(Saved data entries)
--- src/hdl/fibonacci_mod_prime_top.sv ---
// ----------------------------------------------------------------------------
// fibonacci_mod_prime_top: F(n+2) mod 1000000007 by 2x2 matrix power
// One request at a time, the next accepted once idle. Each exponent bit costs
// four matrix entries on one shared 33x33 multiplier (two products, add, two
// Barrett steps, fix) plus one update.
// Reset (synchronous, active high) returns the sequencer to idle, no rsp_valid.
// ----------------------------------------------------------------------------
module fibonacci_mod_prime_top #(
   parameter int EXP_BITS = 64
) (
   input  logic                      clock,
   input  logic                      reset,
   input  logic                      req_valid,
   output logic                      req_stall,
   input  logic [62:0]               req_index,
   output logic                      rsp_valid,
   input  logic                      rsp_stall,
   output logic [fmp_pkg::RES_W-1:0] rsp_fib_value
);
   import fmp_pkg::*;

   localparam int CNT_W = (EXP_BITS > 1) ? $clog2(EXP_BITS) : 1;

   state_type             state_ff, state_in;
   logic [EXP_BITS-1:0]   exp_ff, exp_in;
   logic [CNT_W-1:0]      bit_ff, bit_in;
   logic [1:0]            ent_ff, ent_in;
   logic [RES_W-1:0]      a_ff, b_ff, c_ff, d_ff, a_in, b_in, c_in, d_in;
   logic [RES_W-1:0]      t0_ff, t1_ff, t2_ff, t3_ff, t0_in, t1_in, t2_in, t3_in;
   logic [PROD_W-1:0]     prod_ff;
   logic [SUM_W-1:0]      sum_ff, sum_in;
   logic                  rsp_valid_ff, rsp_valid_in;
   logic [RES_W-1:0]      rsp_value_ff, rsp_value_in;

   logic [MUL_W-1:0]      op_a, op_b;
   logic [RES_W-1:0]      x1, x2, y1, y2;
   logic [RED_W-1:0]      r_raw;
   logic [RES_W-1:0]      r_fix;
   logic [63:0]           exp_full;

   function automatic logic [RES_W-1:0] mod_add(input logic [RES_W-1:0] x,
                                                input logic [RES_W-1:0] y);
      logic [RES_W:0] s;
      s = {1'b0, x} + {1'b0, y};
      if (s >= {1'b0, FIB_MOD}) begin
         s = s - {1'b0, FIB_MOD};
      end
      return s[RES_W-1:0];
   endfunction

   assign exp_full = {1'b0, req_index} + 64'd1;

   assign x1 = ent_ff[1] ? c_ff : a_ff;
   assign x2 = ent_ff[1] ? d_ff : b_ff;
   assign y1 = ent_ff[0] ? b_ff : a_ff;
   assign y2 = ent_ff[0] ? d_ff : c_ff;

   // shared multiplier operand select
   always_comb begin
      unique case (state_ff)
         ST_MUL1: begin
            op_a = {{(MUL_W-RES_W){1'b0}}, x1};
            op_b = {{(MUL_W-RES_W){1'b0}}, y1};
         end
         ST_MUL2: begin
            op_a = {{(MUL_W-RES_W){1'b0}}, x2};
            op_b = {{(MUL_W-RES_W){1'b0}}, y2};
         end
         ST_BAR1: begin
            op_a = sum_ff[SUM_W-1:SHIFT_A];
            op_b = BARRETT_MU;
         end
         ST_BAR2: begin
            op_a = {1'b0, prod_ff[PROD_W-1:SHIFT_Q]};
            op_b = {{(MUL_W-RES_W){1'b0}}, FIB_MOD};
         end
         default: begin
            op_a = '0;
            op_b = '0;
         end
      endcase
   end

   // residue after quotient estimate lies below three times the modulus
   always_comb begin
      r_raw = sum_ff[RED_W-1:0] - prod_ff[RED_W-1:0];
      priority if (r_raw >= {1'b0, FIB_MOD, 1'b0}) begin
         r_fix = RES_W'(r_raw - {1'b0, FIB_MOD, 1'b0});
      end else if (r_raw >= {2'b00, FIB_MOD}) begin
         r_fix = RES_W'(r_raw - {2'b00, FIB_MOD});
      end else begin
         r_fix = r_raw[RES_W-1:0];
      end
   end

   always_comb begin
      state_in     = state_ff;
      exp_in       = exp_ff;
      bit_in       = bit_ff;
      ent_in       = ent_ff;
      a_in         = a_ff;
      b_in         = b_ff;
      c_in         = c_ff;
      d_in         = d_ff;
      t0_in        = t0_ff;
      t1_in        = t1_ff;
      t2_in        = t2_ff;
      t3_in        = t3_ff;
      sum_in       = sum_ff;
      rsp_valid_in = rsp_valid_ff && rsp_stall;
      rsp_value_in = rsp_value_ff;
      unique case (state_ff)
         ST_IDLE: begin
            if (req_valid) begin
               exp_in   = exp_full[EXP_BITS-1:0];
               bit_in   = CNT_W'(EXP_BITS - 1);
               ent_in   = 2'd0;
               a_in     = RES_W'(1);
               b_in     = '0;
               c_in     = '0;
               d_in     = RES_W'(1);
               state_in = ST_MUL1;
            end
         end
         ST_MUL1: state_in = ST_MUL2;
         ST_MUL2: begin
            sum_in   = prod_ff[SUM_W-1:0];
            state_in = ST_ADD;
         end
         ST_ADD: begin
            sum_in   = sum_ff + prod_ff[SUM_W-1:0];
            state_in = ST_BAR1;
         end
         ST_BAR1: state_in = ST_BAR2;
         ST_BAR2: state_in = ST_FIX;
         ST_FIX: begin
            unique case (ent_ff)
               2'd0:    t0_in = r_fix;
               2'd1:    t1_in = r_fix;
               2'd2:    t2_in = r_fix;
               default: t3_in = r_fix;
            endcase
            if (ent_ff == 2'd3) begin
               state_in = ST_UPD;
            end else begin
               ent_in   = ent_ff + 2'd1;
               state_in = ST_MUL1;
            end
         end
         ST_UPD: begin
            if (exp_ff[EXP_BITS-1]) begin
               a_in = mod_add(t0_ff, t1_ff);
               b_in = t0_ff;
               c_in = mod_add(t2_ff, t3_ff);
               d_in = t2_ff;
            end else begin
               a_in = t0_ff;
               b_in = t1_ff;
               c_in = t2_ff;
               d_in = t3_ff;
            end
            exp_in = exp_ff << 1;
            ent_in = 2'd0;
            if (bit_ff == '0) begin
               state_in = ST_DONE;
            end else begin
               bit_in   = bit_ff - CNT_W'(1);
               state_in = ST_MUL1;
            end
         end
         ST_DONE: begin
            if (!(rsp_valid_ff && rsp_stall)) begin
               rsp_valid_in = 1'b1;
               rsp_value_in = a_ff;
               state_in     = ST_IDLE;
            end
         end
         default: state_in = ST_IDLE;
      endcase
   end

   always_ff @(posedge clock) begin
      if (reset) begin
         state_ff     <= ST_IDLE;
         rsp_valid_ff <= 1'b0;
      end else begin
         state_ff     <= state_in;
         rsp_valid_ff <= rsp_valid_in;
      end
   end

   always_ff @(posedge clock) begin
      exp_ff       <= exp_in;
      bit_ff       <= bit_in;
      ent_ff       <= ent_in;
      a_ff         <= a_in;
      b_ff         <= b_in;
      c_ff         <= c_in;
      d_ff         <= d_in;
      t0_ff        <= t0_in;
      t1_ff        <= t1_in;
      t2_ff        <= t2_in;
      t3_ff        <= t3_in;
      sum_ff       <= sum_in;
      prod_ff      <= op_a * op_b;
      rsp_value_ff <= rsp_value_in;
   end

   assign req_stall     = (state_ff != ST_IDLE);
   assign rsp_valid     = rsp_valid_ff;
   assign rsp_fib_value = rsp_value_ff;

`ifndef SYNTHESIS
   a_rsp_in_range: assert property (@(posedge clock) disable iff (reset)
      rsp_valid_ff |-> (rsp_value_ff < FIB_MOD))
      else $error("result not reduced");

   a_quot_not_over: assert property (@(posedge clock) disable iff (reset)
      (state_ff == ST_FIX) |-> (prod_ff[SUM_W-1:0] <= sum_ff))
      else $error("Barrett quotient too large");

   a_fix_in_range: assert property (@(posedge clock) disable iff (reset)
      (state_ff == ST_FIX) |-> (r_fix < FIB_MOD))
      else $error("reduced entry out of range");

   a_start: assert property (@(posedge clock) disable iff (reset)
      (req_valid && !req_stall) |=>
         (state_ff == ST_MUL1) && (bit_ff == CNT_W'(EXP_BITS - 1)) && (ent_ff == 2'd0))
      else $error("request did not start the sequence");
`endif

endmodule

Task instructions: Given the records above, return exactly the lines starting at the line containing "exponent bit costs" and ending at the line containing "idle, no rsp_valid.", including both.

Response:
// One request at a time, the next accepted once idle. Each exponent bit costs
// four matrix entries on one shared 33x33 multiplier (two products, add, two
// Barrett steps, fix) plus one update.
// Reset (synchronous, active high) returns the sequencer to idle, no rsp_valid.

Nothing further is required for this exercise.